Uno sguardo oltre la luce

di Aurora Scremin



Ore 4:30. La sveglia suonò. “Su, Adele, scendi dalle brande e sbrigati”, dissi fra me e me. Ero partita sola con la mia valigia, avevo attraversato l’Oceano Atlantico, trascorrendo ben dodici ore su un aereo, ed ora eccomi in una stanza d’albergo, pronta a fare una delle esperienze più forti della vita.

Mi vestii velocemente e, senza guardarmi allo specchio, uscii prendendo al volo lo zaino. Mi ritrovai circondata dal turbinio delle luci dei negozi e delle insegne pubblicitarie al neon e dall’incessante colore giallo dei taxi. È proprio vero quando si dice che New York è “la città che non dorme mai”.

Imboccai la 53a strada, tra la Quinta e la Sesta Avenue, e, proprio come prevedevo, mi trovai di fronte ad una moltitudine di visitatori in attesa che le porte del MoMA si aprissero. Mi unii a loro.

Alle 10:30 in punto gli addetti alla vigilanza cominciarono a far defluire la folla all’interno del museo. Varcata la soglia, seguii la fila al primo piano e mi ritrovai nell’atrio di uno dei musei d’arte moderna più famosi al mondo, che in quel periodo stava ospitando la performance The Artist is Present dell’artista Marina Abramović. Alcuni proiettori circoscrivevano in maniera netta un quadrato di luce, al centro del quale si stanziavano due sedie, una di fronte all’altra. Marina Abramović sedeva su una, l’altra era adibita a chiunque volesse interagire con l’artista attraverso il solo sguardo.

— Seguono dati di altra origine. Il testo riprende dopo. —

Source: an optimization exercise on an open RTL-to-GDS flow (aim: small area, a short achievable clock period and few clock cycles per item). Production flows keep margins and buffers that such runs may drop.
In this exercise RTL edits were held to simulation tests only and were not proved equivalent to the original.
Power is estimated from default activity; no workload was simulated.

==> flow/design.v <==
module kx_recover (
    input  wire        clk,
    input  wire        rst,
    input  wire        hdr_we,
    input  wire [5:0]  hdr_addr,
    input  wire [7:0]  hdr_wdata,
    input  wire        start,
    input  wire [6:0]  cfg_hdr_len,
    input  wire [19:0] cfg_ct_len,
    output wire        busy,
    input  wire        in_valid,
    output wire        in_ready,
    input  wire [31:0] in_data,
    output reg         out_valid,
    output reg  [31:0] out_data,
    output reg  [2:0]  out_count,
    output wire        done,
    output wire [3:0]  res_code,
    input  wire [5:0]  ks_addr,
    output wire [7:0]  ks_data
);
    localparam [1:0] S_IDLE = 2'd0, S_RUN = 2'd1, S_FINISH = 2'd2;
    localparam [3:0] E_NONE = 4'd0, E_EMPTY = 4'd2, E_SHORT = 4'd6;
    reg [1:0]  state;
    reg [3:0]  code_q;
    reg [7:0]  hdr [0:63];
    reg [7:0]  ks  [0:63];
    reg [6:0]  ks_len;        
    reg [6:0]  hlen_q;
    reg [19:0] ct_len_q;
    reg [31:0] wbuf;
    reg        wvalid;
    reg [1:0]  lane;
    reg [19:0] pos;           
    reg [5:0]  kidx;          
    wire       running   = (state == S_RUN);
    wire       all_read  = (pos == ct_len_q);
    wire [7:0] cur_byte  = wbuf[8*lane +: 8];
    wire       do_byte   = running && wvalid && !all_read;
    wire       last_byte = (pos + 20'd1 == ct_len_q);
    wire       deriving  = (pos < {13'd0, hlen_q});
    assign busy     = running;
    assign in_ready = running && !all_read &&
                      (!wvalid || (lane == 2'd3 && !last_byte));
    assign done     = (state == S_FINISH);
    assign res_code = code_q;
    assign ks_data  = ({1'b0, ks_addr} < ks_len) ? ks[ks_addr] : 8'd0;
    always @(posedge clk) begin
        if (hdr_we && !running)
            hdr[hdr_addr] <= hdr_wdata;
    end
    always @(posedge clk) begin
        if (do_byte && deriving)
            ks[kidx] <= hdr[kidx] ^ cur_byte;
    end
    always @(posedge clk) begin
        if (rst) begin
            state     <= S_IDLE;
            wvalid    <= 1'b0;
            out_valid <= 1'b0;
            ks_len    <= 7'd0;
            code_q    <= E_NONE;
        end else begin
            out_valid <= 1'b0;
            out_data  <= 32'd0;
            out_count <= 3'd0;
            case (state)
                S_IDLE, S_FINISH: begin
                    state <= S_IDLE;
                    if (start) begin
                        hlen_q   <= cfg_hdr_len;
                        ct_len_q <= cfg_ct_len;
                        pos      <= 20'd0;
                        kidx     <= 6'd0;
                        wvalid   <= 1'b0;
                        lane     <= 2'd0;
                        ks_len   <= 7'd0;
                        code_q   <= E_NONE;
                        if (cfg_ct_len == 20'd0) begin
                            code_q <= E_EMPTY;
                            state  <= S_FINISH;
                        end else if (cfg_ct_len < {13'd0, cfg_hdr_len}) begin
                            code_q <= E_SHORT;
                            state  <= S_FINISH;
                        end else begin
                            state  <= S_RUN;
                        end
                    end
                end
                S_RUN: begin
                    if (all_read) begin
                        ks_len <= hlen_q;
                        state  <= S_FINISH;
                    end else begin
                        if (do_byte) begin
                            out_valid <= 1'b1;
                            out_count <= 3'd1;
                            if (deriving)
                                out_data <= {24'd0, hdr[kidx]};
                            else
                                out_data <= {24'd0, ks[kidx] ^ cur_byte};
                            pos  <= pos + 20'd1;
                            kidx <= ({1'b0, kidx} + 7'd1 == hlen_q) ? 6'd0 : kidx + 6'd1;
                            lane <= lane + 2'd1;
                            if (lane == 2'd3 || last_byte)
                                wvalid <= 1'b0;
                        end
                        if (in_valid && in_ready) begin
                            wbuf   <= in_data;
                            wvalid <= 1'b1;
                            lane   <= 2'd0;
                        end
                    end
                end
                default: state <= S_IDLE;
            endcase
        end
    end
endmodule
Source: an optimization exercise on an open RTL-to-GDS flow (aim: small area). Production flows keep margins and buffers that such runs may drop.
The RTL was checked by simulation tests, not by an equivalence proof against the original design.
Power is estimated from default activity; no workload was simulated.

// bacman_codec
module bacman_codec (
    input  wire        clk,
    input  wire        rst,
    input  wire [7:0]  cfg_station,
    input  wire [31:0] cfg_abort_us,
    input  wire        ev_valid,
    input  wire        ev_octet,
    input  wire [31:0] ev_time,
    input  wire [7:0]  ev_data,
    output wire        frm_valid,
    output wire [7:0]  frm_type,
    output wire [7:0]  frm_dest,
    output wire [7:0]  frm_src,
    output wire [15:0] frm_len,
    output wire        frm_payload_ok,
    output wire        frm_abort,
    output wire        pay_valid,
    output wire [7:0]  pay_data,
    output wire [31:0] cnt_frames_rx,
    output wire [31:0] cnt_hdr_crc,
    output wire [31:0] cnt_payload_crc,
    output wire [31:0] cnt_oversize,
    output wire [31:0] cnt_frame_abort,
    input  wire        tx_start,
    input  wire [7:0]  tx_type,
    input  wire [7:0]  tx_dest,
    input  wire [15:0] tx_len,
    output wire        tx_busy,
    input  wire        txp_valid,
    input  wire [7:0]  txp_data,
    output wire        txp_ready,
    output wire        txo_valid,
    output wire [7:0]  txo_data,
    input  wire        txo_ready,
    output wire [31:0] cnt_frames_tx
);
    bacman_rx u_rx (
        .clk(clk), .rst(rst), .cfg_abort_us(cfg_abort_us),
        .ev_valid(ev_valid), .ev_octet(ev_octet), .ev_time(ev_time), .ev_data(ev_data),
        .frm_valid(frm_valid), .frm_type(frm_type), .frm_dest(frm_dest), .frm_src(frm_src),
        .frm_len(frm_len), .frm_payload_ok(frm_payload_ok), .frm_abort(frm_abort),
        .pay_valid(pay_valid), .pay_data(pay_data),
        .cnt_frames_rx(cnt_frames_rx), .cnt_hdr_crc(cnt_hdr_crc),
  ...
Size in the first run: roughly 1500 cells after synthesis, roughly 380 I/O pins, ~0.017 mm² of cells after synthesis.
clock: 10.0 ns
lec_check: 0
cap_margin: 20
core_margin: 2
core_utilization: 60
place_density: 0.75
slew_margin: 20
standard.sh (not shown) runs the stock make flow with config.mk's settings and CLKGATE_MAP_FILE= SYNTH_SCRIPT=/design/flow/synth_recipe.tcl, a recipe that flattens the netlist after the stock synthesis.
==> flow/flow/run.sh <==
#!/bin/bash
# Own layout flow: the standard ORFS flow (standard.sh, unchanged synthesis),
# with two changes that only affect buffering:
#  - the port buffers use the smallest buffer cell (sky130_fd_sc_hd__buf_1);
#  - clock tree synthesis uses larger sink clusters of clkbuf_16 and no dummy
#    load cells.
set -euo pipefail
export BUFFER_PORTS_ARGS="-buffer_cell sky130_fd_sc_hd__buf_1"
export CTS_ARGS="-sink_clustering_enable -repair_clock_nets -dont_use_dummy_load -buf_list sky130_fd_sc_hd__clkbuf_16 -sink_clustering_size 30 -sink_clustering_max_diameter 100"
bash standard.sh finish > standard_finish.log 2>&1
Rerun with:
--- a/flow/flow/run.sh
+++ b/flow/flow/run.sh
@@ -9 +9 @@
-export CTS_ARGS="-sink_clustering_enable -repair_clock_nets -dont_use_dummy_load -buf_list sky130_fd_sc_hd__clkbuf_16 -sink_clustering_size 30 -sink_clustering_max_diameter 100"
+export CTS_ARGS="-sink_clustering_enable -repair_clock_nets -dont_use_dummy_load -buf_list sky130_fd_sc_hd__clkbuf_16 -sink_clustering_size 25 -sink_clustering_max_diameter 100"
--- a/flow/config.mk
+++ b/flow/config.mk
@@ -10,2 +10,2 @@
-export CORE_UTILIZATION = 60
-export PLACE_DENSITY = 0.75
+export CORE_UTILIZATION = 40
+export PLACE_DENSITY = 0.6
After rerunning: Maximum frequency hardly moves. Sequential share of layout area shrinks by 0.64 points. Critical path depth stays the same. Total power grows by about 3.6%. Clock skew shrinks by 0.023 ns. Cell area grows by 1.5%. Via count shrinks by 0.49%. Worst setup slack gets worse by 0.0094 ns. Die area grows by 49%.
Rerun with:
--- a/flow/flow/run.sh
+++ b/flow/flow/run.sh
@@ -9 +9 @@
-export CTS_ARGS="-sink_clustering_enable -repair_clock_nets -dont_use_dummy_load -buf_list sky130_fd_sc_hd__clkbuf_16 -sink_clustering_size 25 -sink_clustering_max_diameter 100"
+export CTS_ARGS="-sink_clustering_enable -repair_clock_nets -dont_use_dummy_load -buf_list sky130_fd_sc_hd__clkbuf_16 -sink_clustering_size 30 -sink_clustering_max_diameter 100"
--- a/flow/config.mk
+++ b/flow/config.mk
@@ -10,2 +10,2 @@
-export CORE_UTILIZATION = 40
-export PLACE_DENSITY = 0.6
+export CORE_UTILIZATION = 70
+export PLACE_DENSITY = 0.85
Total power falls by 3.6%. Maximum frequency decreases by about 0.9%. Die area shrinks by about 40%. Cell area fell by 1.8%. Worst setup slack degrades by 0.090 ns. Synthesized cell count does not change. Clock power goes down by 10%. Synthesized area is unchanged. Via count grows by about 2.5%. Global-route usage climbs by 11 points.

[port drivers added, routing unchanged]
How much do the figures lean on ideal ports? The routed layouts below were timed once more, with nothing changed but the port constraints. Step 1 assumes that a clkbuf_16 drives the clock port and a buf_2 every other input. Step 2 moves the port delays by t, midway between the first and last clock arrival at a register: inputs arrive t later, outputs are due t later. That takes back most of the time a late clock gives input paths. Three values: ideal ports, drivers, drivers and shift; two values: the first two.
run	shift t [ns]	setup slack, ns	clock arrival spread, ns	slew at the worst register clock pin (ns)	pins driven straight from the clock port
the first run	0.536	0.600 / 0.550 / 1.086	0.064 / 0.065	0.12 / 0.12	1
the second run	0.569	0.591 / 0.537 / 1.106	0.040 / 0.039	0.11 / 0.11	1
the third run	0.541	0.501 / 0.450 / 0.991	0.048 / 0.048	0.11 / 0.11	1
After both steps setup and hold are still met in every run listed.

Nonostante l’alzataccia del mattino, non riuscii a posizionarmi tra i primi; anzi dovetti aspettare all’incirca quattro ore prima di trovarmi dinnanzi a quella linea di luce, oltre la quale si dava inizio alla performance. Tutt’a un tratto il cuore cominciò a battere prepotentemente contro la cassa toracica, il respiro si fece affannoso, ogni singola parte del mio corpo venne attraversata da un forte tremore. Era il mio turno ed io non ero pronta. Avevo paura. Entrare all’interno di quel perimetro luminoso e sedersi su quella sedia vuota avrebbe significato avere addosso lo sguardo di tutti, sostenere lo sguardo di Marina e lasciarsi andare allo scambio visivo, mettendo in gioco anche la mia vulnerabilità. Ebbi l’impulso di fare marcia indietro, quando il custode disse: “It’s your turn”, posandomi la mano sulla spalla per invitarmi ad “entrare in scena”. A mente vuota e con il terrore negli occhi, andai a sedermi di fronte a Marina.

Nel momento in cui i nostri due sguardi si agganciarono, fu come se il mondo si spegnesse. Tutto sprofondò nel silenzio più totale, eccetto i nostri occhi.

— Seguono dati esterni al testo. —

This design comes from an exercise in tuning for small area and a short achievable clock period on the open sky130 flow, not from production work. Function was checked by simulation only, so behaviour that the tests miss may differ from the original.

## run 1
// tgb_chan_trial
module tgb_chan_trial (
    input  wire               clk,
    input  wire               rst,         
    input  wire               scheme,      
    input  wire [3:0]         sps,         
    input  wire [7:0]         phase_inc,   
    input  wire [7:0]         sigma,       
    input  wire               start,       
    input  wire               s_valid,
    input  wire [1:0]         sym_i,       
    input  wire [1:0]         sym_q,       
    input  wire signed [9:0]  noise,       
    output reg                r_valid,
    output wire signed [25:0] r_stat_i,
    output wire signed [25:0] r_stat_q,
    output wire               r_dec_i,     
    output wire               r_dec_q,
    output wire [15:0]        r_errs
);
Size: about 110 I/O pins, ~19000 sq um of cells after synthesis.
clock: 30.0 ns
lec_check: 0
abc_area: 1
cap_margin: 20
core_margin: 2
core_utilization: 40
slew_margin: 20
synth_hierarchical: 1
standard.sh (not shown) runs the stock make flow with config.mk's settings and CLKGATE_MAP_FILE= SYNTH_SCRIPT=/design/flow/synth_recipe.tcl, a recipe that flattens the netlist after the stock synthesis.
==> flow/flow/run.sh <==
#!/bin/bash
set -euo pipefail
cd "$(dirname "$0")/.."
bash standard.sh "BUFFER_PORTS_ARGS=-buffer_cell sky130_fd_sc_hd__buf_2" finish > standard_flow.log 2>&1
Run 1 completed; timing, DRC and antenna clean
diff inputs: run 1 => run 2
- CORE_UTILIZATION: 40 -> 60
==> flow/flow/run.sh <==
#!/bin/bash
set -euo pipefail
cd "$(dirname "$0")/.."
bash standard.sh "BUFFER_PORTS_ARGS=-buffer_cell sky130_fd_sc_hd__buf_1" finish > standard_flow.log 2>&1
## What came out
- No stage failed in run 2, and the final checks on the layout all came back clean.
- When the final numbers for run 2 and run 1 were put side by side, the total non-filler cell area in the finished layout turned out to be greater in run 1.
- Per-cell via count in the routed design (run 2 / run 1): 1.09
- Number of iterations in the first detailed-routing pass: higher on run 2
- Sort run 2 and run 1 by placement-stage cell area asc -> top: run 2
- Run 2 ended up with fewer standard cells than run 1.
What run 3 does differently from run 2 at the input level:
==> flow/flow/run.sh <==
#!/bin/bash
set -euo pipefail
cd "$(dirname "$0")/.."
bash standard.sh "BUFFER_PORTS_ARGS=-buffer_cell sky130_fd_sc_hd__buf_2" finish > standard_flow.log 2>&1
Notes after the runs:
Of run 2 and run 3, run 3 shows the lower setup slack after layout, with run 2 above it. Of the two candidates, run 2 has the better final non-filler cell area and run 3 the worse one. Compared to run 2, run 3 has fraction of area in registers 0.17 points lower. On via count, run 2 and run 3 are basically level. The total wire length after detailed routing was comparable across run 2 and run 3. In run 3 the clock skew turned out 0.0073 ns higher than in run 2.
Modified inputs, run 4 compared to run 3
- changing CORE_UTILIZATION from 60 to 40
==> flow/flow/run.sh <==
#!/bin/bash
set -euo pipefail
cd "$(dirname "$0")/.."
bash standard.sh "BUFFER_PORTS_ARGS=-buffer_cell sky130_fd_sc_hd__buf_1" finish > standard_flow.log 2>&1
==> notes.md <==
- Overall routing resource usage came out lower on run 4 than on run 3.
- Run 4 ends up with higher worst-case setup slack after placement than run 3 does.
- Between run 4 and run 3, the period utilization does not differ in any meaningful way.
- Run 4 — non-clock buffer count about 0.8% lower, run 3 as reference

* * *

Another version of the RTL of tgb_chan_trial (not shown whole).
Size in the first run: roughly 110 I/O pins, ~20,000 um2 of cells after synthesis.
==> flow/config.mk <==
export PLATFORM = sky130hd
export DESIGN_NAME = tgb_chan_trial
export DESIGN_NICKNAME = tgb_chan_trial
export VERILOG_FILES = /design/flow/design.v
export SDC_FILE = /design/flow/constraint.sdc
export NUM_CORES = 4
export LEC_CHECK = 0
export ABC_AREA = 1
export CAP_MARGIN = 20
export CORE_MARGIN = 2
export CORE_UTILIZATION = 40
export CTS_BUF_LIST = sky130_fd_sc_hd__clkbuf_8
export SLEW_MARGIN = 20
export SYNTH_HIERARCHICAL = 1
==> flow/constraint.sdc <==
create_clock -name core_clock -period 30.0 [get_ports {clk}]
set_input_delay 6.0000 -clock core_clock [delete_from_list [all_inputs] [get_ports {clk}]]
set_output_delay 6.0000 -clock core_clock [all_outputs]
set_load 0.01 [all_outputs]
==> flow/flow/run.sh <==
#!/bin/bash
set -euo pipefail
cd "$(dirname "$0")/.."
bash standard.sh "BUFFER_PORTS_ARGS=-buffer_cell sky130_fd_sc_hd__buf_2" finish > standard_flow.log 2>&1
The first run finished with timing, DRC and antenna clean.
==> next run, changes <==
--- a/flow/config.mk
+++ b/flow/config.mk
@@ -11,3 +11,2 @@
 export CORE_UTILIZATION = 40
-export CTS_BUF_LIST = sky130_fd_sc_hd__clkbuf_8
 export SLEW_MARGIN = 20
Via count barely changes.
Sequential cell count is unchanged.
Wire length stays flat.
Critical path depth is unchanged.
Area after synthesis is unchanged.

* * *

Another version of the RTL of tgb_chan_trial (not shown whole).
For scale: roughly 2600 cells after synthesis, ~210 flip-flops, roughly 21000 µm² of cells after synthesis.
==> flow/config.mk <==
export PLATFORM = sky130hd
export DESIGN_NAME = tgb_chan_trial
export DESIGN_NICKNAME = tgb_chan_trial
export VERILOG_FILES = /design/flow/design.v
export SDC_FILE = /design/flow/constraint.sdc
export NUM_CORES = 4
export LEC_CHECK = 0
export ABC_AREA = 1
export CAP_MARGIN = 20
export CORE_MARGIN = 2
export CORE_UTILIZATION = 40
export SLEW_MARGIN = 20
==> flow/constraint.sdc <==
create_clock -name core_clock -period 30.0 [get_ports {clk}]
set_input_delay 6.0000 -clock core_clock [delete_from_list [all_inputs] [get_ports {clk}]]
set_output_delay 6.0000 -clock core_clock [all_outputs]
set_load 0.01 [all_outputs]
run.sh (not shown) runs the stock make flow with config.mk's settings and CLKGATE_MAP_FILE= SYNTH_SCRIPT=/design/flow/synth_recipe.tcl, a recipe that flattens the netlist after the stock synthesis.
Stock flow here: none of the scripts above is used.
Rerun with:
==> flow/flow/run.sh (new file) <==
#!/bin/bash
set -euo pipefail
cd "$(dirname "$0")/.."
bash standard.sh "BUFFER_PORTS_ARGS=-buffer_cell sky130_fd_sc_hd__buf_2" "SETUP_SLACK_MARGIN=23.2" finish > standard_flow.log 2>&1
==> flow/standard.sh (new file) <==
#!/bin/bash
# synth_recipe.tcl (not shown) runs the flow's synth.tcl, then flattens the netlist and writes it again
# the make line also repeats each setting of config.mk as NAME=value (left out here)
make -C /OpenROAD-flow-scripts/flow DESIGN_CONFIG=/design/flow/config.mk WORK_HOME=/design/flow/orfs CLKGATE_MAP_FILE= SYNTH_SCRIPT=/design/flow/synth_recipe.tcl "${@:-finish}"
removed: flow/run.sh
Setup slack gains 0.43 ns.
Die area is unchanged.
Sequential cell count is unchanged.
Critical path depth stays the same.
Global-route usage grows by 0.12 points.
Routed wire length grows by 0.99%.
First-iteration DRC count grows by 4.4%.
Sequential share of layout area grows by 0.26 points.

what the ideal ports hide:
How much do the figures lean on ideal ports? The routed layouts below were timed once more, with nothing changed but the port constraints.
Step 1 sets driving cells, clkbuf_16 on the clock port and buf_2 on the other inputs (assumed; they add their load-dependent delay and slew).
Step 2 adds t to the input delays and takes it off the output delays; t is the mean of the earliest and latest rising clock arrival at the registers after step 1. Input paths then give back, and output paths get back, about the clock's delay inside the block.
Slacks: ideal / step 1 / step 2; pairs: ideal / step 1.
| run | t, ns | slack for setup (ns) | worst register clock-pin slew, ns |
|---|---|---|---|
| run 1 | 0.605 | 22.863 / 22.808 / 23.289 | 0.07 / 0.07 |
| run 2 | 0.603 | 22.899 / 22.843 / 23.303 | 0.06 / 0.06 |
| run 3 | 0.602 | 22.878 / 22.826 / 23.276 | 0.07 / 0.07 |
| run 4 | 0.602 | 22.895 / 22.840 / 23.308 | 0.06 / 0.06 |
| the first run of note 2 | 0.638 | 22.776 / 22.725 / 23.010 | 0.07 / 0.07 |
| the second run of note 2 | 0.607 | 22.848 / 22.790 / 22.941 | 0.06 / 0.06 |
| the first run of note 3 | 0.620 | 22.428 / 22.371 / 22.991 | 0.07 / 0.07 |
| the second run of note 3 | 0.611 | 22.857 / 22.799 / 23.410 | 0.07 / 0.07 |
After both steps setup and hold are still met in every run listed.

Fu proprio in quello sguardo estraneo che mi ritrovai in tutta la mia fragilità. Così come uno specchio, gli occhi di Marina mi costrinsero a guardarmi dentro, a prendere coscienza di me stessa, delle mie emozioni e sofferenze, troppo spesso soffocate da una coltre di paura e vergogna.

Non so esattamente quanto tempo passai seduta su quella sedia, potrebbero essere stati tre minuti come quindici. Fu un viaggio al di là di qualsiasi dimensione spaziotemporale. C’eravamo solo io e Marina. C’ero solo io.